To obtain a high-power, high-beam-quality, all-solid-state 355 nm ultraviolet laser, a solid-state intracavity Nd∶YVO₄ laser is first designed and manufactured to significantly enlarge the spot radius of the fundamental frequency light at the tripling crystal while ensuring high power output, thereby extending the lifespan of the nonlinear crystal. Then, the second harmonic generated by the type I phase-matching nonlinear lithium triborate (LBO) crystal, has a polarization state perpendicular to that of the fundamental frequency light. The incident fundamental light and the generated second harmonic perfectly satisfy the type II phase-matching conditions of the triple-frequency LBO crystal, achieving the output of a triple-frequency 355 nm laser. On this basis, by comparing the output power of a 355 nm laser with different lengths of the second harmonic crystal, the optimal triple-frequency conversion efficiency is achieved. The study also explores the differences in 532 nm laser output power and beam quality of 355 nm laser under different lengths of the second harmonic crystal and the conditions of the same and different optical axis directions of two nonlinear crystals.

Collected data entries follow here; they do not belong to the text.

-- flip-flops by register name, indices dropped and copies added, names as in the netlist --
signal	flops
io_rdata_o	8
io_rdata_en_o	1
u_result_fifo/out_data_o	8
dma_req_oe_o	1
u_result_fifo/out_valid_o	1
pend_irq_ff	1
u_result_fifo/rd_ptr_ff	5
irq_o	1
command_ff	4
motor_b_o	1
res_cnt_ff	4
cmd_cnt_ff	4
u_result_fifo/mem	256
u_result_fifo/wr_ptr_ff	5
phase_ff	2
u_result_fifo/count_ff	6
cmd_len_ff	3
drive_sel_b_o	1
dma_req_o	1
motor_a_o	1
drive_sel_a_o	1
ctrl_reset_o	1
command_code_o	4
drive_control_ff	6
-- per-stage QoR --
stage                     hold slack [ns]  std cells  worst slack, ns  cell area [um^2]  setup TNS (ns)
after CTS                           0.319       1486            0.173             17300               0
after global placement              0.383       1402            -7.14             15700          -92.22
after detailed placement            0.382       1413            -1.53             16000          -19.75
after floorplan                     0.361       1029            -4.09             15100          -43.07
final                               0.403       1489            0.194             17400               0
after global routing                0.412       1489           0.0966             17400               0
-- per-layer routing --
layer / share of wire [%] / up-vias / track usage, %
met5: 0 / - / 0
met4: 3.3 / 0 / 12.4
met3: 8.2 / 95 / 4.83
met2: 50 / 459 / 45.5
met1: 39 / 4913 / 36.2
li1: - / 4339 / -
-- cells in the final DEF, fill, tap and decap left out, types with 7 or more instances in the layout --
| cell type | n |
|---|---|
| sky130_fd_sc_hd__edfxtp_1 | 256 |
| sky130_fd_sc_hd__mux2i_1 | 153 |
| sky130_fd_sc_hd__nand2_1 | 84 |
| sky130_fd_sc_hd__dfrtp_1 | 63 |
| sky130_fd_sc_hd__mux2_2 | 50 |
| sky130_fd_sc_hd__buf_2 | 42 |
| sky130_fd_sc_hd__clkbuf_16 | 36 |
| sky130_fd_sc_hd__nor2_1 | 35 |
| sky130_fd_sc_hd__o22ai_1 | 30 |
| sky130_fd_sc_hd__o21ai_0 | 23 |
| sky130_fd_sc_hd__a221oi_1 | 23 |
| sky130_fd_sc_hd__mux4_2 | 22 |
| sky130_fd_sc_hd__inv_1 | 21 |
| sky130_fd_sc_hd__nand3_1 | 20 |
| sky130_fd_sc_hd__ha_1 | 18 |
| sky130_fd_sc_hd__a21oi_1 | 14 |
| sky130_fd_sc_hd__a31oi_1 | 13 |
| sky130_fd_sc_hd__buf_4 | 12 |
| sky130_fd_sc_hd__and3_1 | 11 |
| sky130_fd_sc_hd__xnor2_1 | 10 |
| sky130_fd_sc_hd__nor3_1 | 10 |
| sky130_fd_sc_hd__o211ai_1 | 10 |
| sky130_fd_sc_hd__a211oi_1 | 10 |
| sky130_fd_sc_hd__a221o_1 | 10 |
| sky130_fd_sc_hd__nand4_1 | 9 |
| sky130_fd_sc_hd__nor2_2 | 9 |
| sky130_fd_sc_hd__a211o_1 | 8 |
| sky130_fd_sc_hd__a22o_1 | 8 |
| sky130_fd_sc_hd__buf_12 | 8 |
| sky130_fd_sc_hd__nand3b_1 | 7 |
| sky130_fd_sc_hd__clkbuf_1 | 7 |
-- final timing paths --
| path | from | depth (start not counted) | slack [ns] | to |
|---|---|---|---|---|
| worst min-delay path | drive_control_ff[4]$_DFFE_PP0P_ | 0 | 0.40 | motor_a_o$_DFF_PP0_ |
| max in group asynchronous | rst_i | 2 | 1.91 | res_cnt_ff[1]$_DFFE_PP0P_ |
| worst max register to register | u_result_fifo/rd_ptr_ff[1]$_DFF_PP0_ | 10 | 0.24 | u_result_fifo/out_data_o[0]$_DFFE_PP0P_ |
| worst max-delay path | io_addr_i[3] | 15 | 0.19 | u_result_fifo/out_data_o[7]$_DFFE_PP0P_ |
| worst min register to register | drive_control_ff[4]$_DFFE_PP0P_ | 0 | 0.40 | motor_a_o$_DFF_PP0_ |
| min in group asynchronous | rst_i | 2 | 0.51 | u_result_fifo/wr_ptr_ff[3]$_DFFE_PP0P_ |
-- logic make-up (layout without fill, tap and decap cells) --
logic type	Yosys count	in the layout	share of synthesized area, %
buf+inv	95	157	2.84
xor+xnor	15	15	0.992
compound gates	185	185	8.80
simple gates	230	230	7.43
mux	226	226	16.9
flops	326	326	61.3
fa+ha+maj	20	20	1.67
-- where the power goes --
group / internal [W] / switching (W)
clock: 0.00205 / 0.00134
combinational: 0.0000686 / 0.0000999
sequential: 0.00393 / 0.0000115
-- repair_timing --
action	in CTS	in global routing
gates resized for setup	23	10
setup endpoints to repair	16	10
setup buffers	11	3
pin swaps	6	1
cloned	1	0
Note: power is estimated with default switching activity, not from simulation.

First, frequency conversion is achieved using LBO crystals with 19 mm and 11 mm in length, and the differences in the output power of a 355 nm laser under the same and different optical axis orientations of the two nonlinear crystals are recorded. When walk-off is compensated, the output power of the 355 nm laser reaches 14.1 W, which is 2 W higher than that observed before the walk-off is increased [Fig. 3(a)]. By adjusting the lengths of the different second harmonic crystals, the optimal triple-frequency conversion efficiency is achieved [Fig. 3(b)], indicating that the triple-frequency conversion efficiency is the best when the second harmonic crystal length is 11 mm. The transformation relationship of the 532 nm laser output power with the pump light power is also measured under different lengths of the second harmonic crystal (Fig. 4), similarly indicating that the second harmonic conversion efficiency is the highest under the same second harmonic crystal. Based on this, the differences in the beam quality of the 355 nm laser under compensated and uncompensated walk-off conditions are measured [Fig. 5(a) and Fig. 5(b)], showing that walk-off compensation technology effectively compensates for the walk-off phenomenon caused by the mixing of fundamental frequency light and harmonic light in the triple-frequency crystal, thereby improving both the triple-frequency conversion efficiency and beam quality. At the highest average 35 nm laser output power, the corresponding pulse width is 12.8 ns [Fig. 7(a)], and the beam quality is better than 1.18 (Fig. 5). The power stability (root mean square) at 14.1 W for 10 h is better than 0.9% [Fig. 7(b)].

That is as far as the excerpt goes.